Mark Goltz (Ph.D. ’86) - Visiting Professor in EES

Goltz, now a Professor in the Department of Systems and Engineering Management at the Air Force Institute of Technology (AFIT), the Air Force’s graduate school located at Wright Patterson AFB near Dayton, Ohio, spent July through December 2007, his sabbatical year, at Stanford. He received his Ph.D. in the Environmental Engineering and Science program, working with Professor Paul Roberts on modeling the subsurface transport of organic contaminants in the large-scale Borden field experiment. He then returned to Stanford from 1993-1996 to work with Perry McCarty on a successful field test of an in situ technology to bioremediate trichloroethylene (TCE) contaminated groundwater at Edwards AFB by efficiently mixing an electron donor and acceptor into the water to stimulate indigenous bacteria to co-metabolize the TCE. He is currently applying the same technology to mix an electron donor into perchlorate-contaminated groundwater at the Aerojet facility near Sacramento, in order to stimulate perchlorate-reducing bacteria.
While a Visiting Professor here, Goltz interacted with the Luthy and Reinhard research groups. He also collaborated with Professors McCarty and Kitanidis who are editing a monograph on subsurface delivery and mixing. Goltz is contributing a chapter on recirculation systems, partially based on his experiences at the Edwards AFB and Aerojet sites. Also while at Stanford, Goltz began writing a textbook with the goal of using analytical modeling to help teach students how physical, chemical, and biological processes affect the fate and transport of contaminants in groundwater. The text is an extension of Goltz’s dissertation studies with Roberts, and was inspired by discussions he had with another “Paul mole”, Professor Avery Demond, now at the University of Michigan.

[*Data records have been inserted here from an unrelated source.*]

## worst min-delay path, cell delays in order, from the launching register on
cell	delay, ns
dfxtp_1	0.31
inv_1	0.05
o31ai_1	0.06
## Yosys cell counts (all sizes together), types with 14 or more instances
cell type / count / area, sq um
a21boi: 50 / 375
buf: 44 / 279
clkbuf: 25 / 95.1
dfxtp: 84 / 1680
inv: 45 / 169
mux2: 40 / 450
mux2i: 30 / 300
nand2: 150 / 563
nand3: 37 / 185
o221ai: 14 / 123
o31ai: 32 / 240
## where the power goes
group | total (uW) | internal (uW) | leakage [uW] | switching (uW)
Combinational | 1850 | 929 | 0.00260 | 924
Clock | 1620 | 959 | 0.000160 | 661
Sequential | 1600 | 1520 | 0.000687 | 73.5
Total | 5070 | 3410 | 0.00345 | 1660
**src/rtl/sort_pkg.sv**
```systemverilog
// rtl/sort_pkg.sv - shared sorter parameters and drain FSM encoding
package sort_pkg;

  localparam int DEF_DATA_W = 8;
  localparam int DEF_ADDR_W = 4;
  localparam int DEF_DEPTH  = 16;

  typedef enum logic [2:0] {
    ST_IDLE = 3'd0,
    ST_RD   = 3'd1,
    ST_CAP  = 3'd2,
    ST_OUT  = 3'd3,
    ST_FIN  = 3'd4
  } drain_state_e;

endpackage

```
**src/rtl/sorted_mem_drain.sv**
```systemverilog
// rtl/sorted_mem_drain.sv - streams sorted RAM 0..DEPTH-1 out, flags first descending pair
module sorted_mem_drain
  import sort_pkg::*;
#(
  parameter int DATA_W = DEF_DATA_W,
  parameter int ADDR_W = DEF_ADDR_W,
  parameter int DEPTH  = DEF_DEPTH
) (
  input  logic              clk,
  input  logic              rst,
  input  logic              start,
  output logic              mem_rd_en,
  output logic [ADDR_W-1:0] mem_addr,
  input  logic [DATA_W-1:0] mem_rdata,
  output logic [DATA_W-1:0] out_data,
  output logic              out_valid,
  input  logic              out_ready,
  output logic              out_last,
  output logic              busy,
  output logic              done,
  output logic              order_err,
  output logic [ADDR_W-1:0] err_addr
);

  localparam logic [ADDR_W-1:0] LAST_IDX = ADDR_W'(DEPTH - 1);

  drain_state_e      state_q, state_d;
  logic [ADDR_W-1:0] idx_q, idx_d;
  logic [DATA_W-1:0] prev_q, prev_d;
  logic [DATA_W-1:0] data_q, data_d;
  logic              err_q, err_d;
  logic [ADDR_W-1:0] err_addr_q, err_addr_d;
  logic              is_last;
  logic              accept;

  assign is_last = (idx_q == LAST_IDX);
  assign accept  = (state_q == ST_OUT) && out_ready;

  always_ff @(posedge clk) begin
    if (!rst) begin
      state_q <= ST_IDLE;
    end else begin
      state_q <= state_d;
    end
  end

  always_comb begin
    state_d = state_q;
    case (state_q)
      ST_IDLE: if (start) state_d = ST_RD;
      ST_RD:   state_d = ST_CAP;
      ST_CAP:  state_d = ST_OUT;
      ST_OUT:  if (accept) state_d = is_last ? ST_FIN : ST_RD;
      ST_FIN:  state_d = ST_IDLE;
      default: state_d = ST_IDLE;
    endcase
  end

  always_comb begin
    mem_rd_en = (state_q == ST_RD);
    mem_addr  = (state_q == ST_RD) ? idx_q : '0;
    out_valid = (state_q == ST_OUT);
    out_last  = (state_q == ST_OUT) && is_last;
    busy      = (state_q != ST_IDLE);
    done      = (state_q == ST_FIN);
  end

  // Datapath: only the first descending pair of a drain is recorded.
  always_comb begin
    idx_d      = idx_q;
    prev_d     = prev_q;
    data_d     = data_q;
    err_d      = err_q;
    err_addr_d = err_addr_q;
    case (state_q)
      ST_IDLE: begin
        if (start) begin
          idx_d      = '0;
          err_d      = 1'b0;
          err_addr_d = '0;
        end
      end
      ST_CAP: begin
        data_d = mem_rdata;
        prev_d = mem_rdata;
        if ((idx_q != '0) && (mem_rdata < prev_q) && !err_q) begin
          err_d      = 1'b1;
          err_addr_d = idx_q;
        end
      end
      ST_OUT: begin
        if (accept && !is_last) idx_d = idx_q + 1'b1;
      end
      default: ;
    endcase
  end

  always_ff @(posedge clk) begin
    if (!rst) begin
      idx_q      <= '0;
      prev_q     <= '0;
      data_q     <= '0;
      err_q      <= 1'b0;
      err_addr_q <= '0;
    end else begin
      idx_q      <= idx_d;
      prev_q     <= prev_d;
      data_q     <= data_d;
      err_q      <= err_d;
      err_addr_q <= err_addr_d;
    end
  end

  assign out_data  = data_q;
  assign order_err = err_q;
  assign err_addr  = err_addr_q;

endmodule
```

During his visit, Goltz presented a hydrogeology seminar describing his most recent work developing a technology to measure hydraulic conductivity and contaminant mass flux in groundwater, averaged over a large subsurface volume, without the need to extract contaminated groundwater to the surface. Mass flux is increasingly recognized as an important parameter that needs to be measured in order to inform decisions at contaminated sites, and the ability to quantify mass flux without the expense of extracting and treating contaminated water represents a significant advance. He also led a discussion of the challenges in groundwater and sediment remediation at a CEE 270 class meeting, and attended the American Geophysical Union Fall Meeting in San Francisco, where he presented his perchlorate bioremediation work. And when not involved in teaching, writing or research, Goltz took advantage of the wonderful Bay Area weather to train for the New York City Marathon, which he ran (and finished!) in November. His wife, Misuk, accompanied him to Stanford, and both enjoyed their return visit immensely.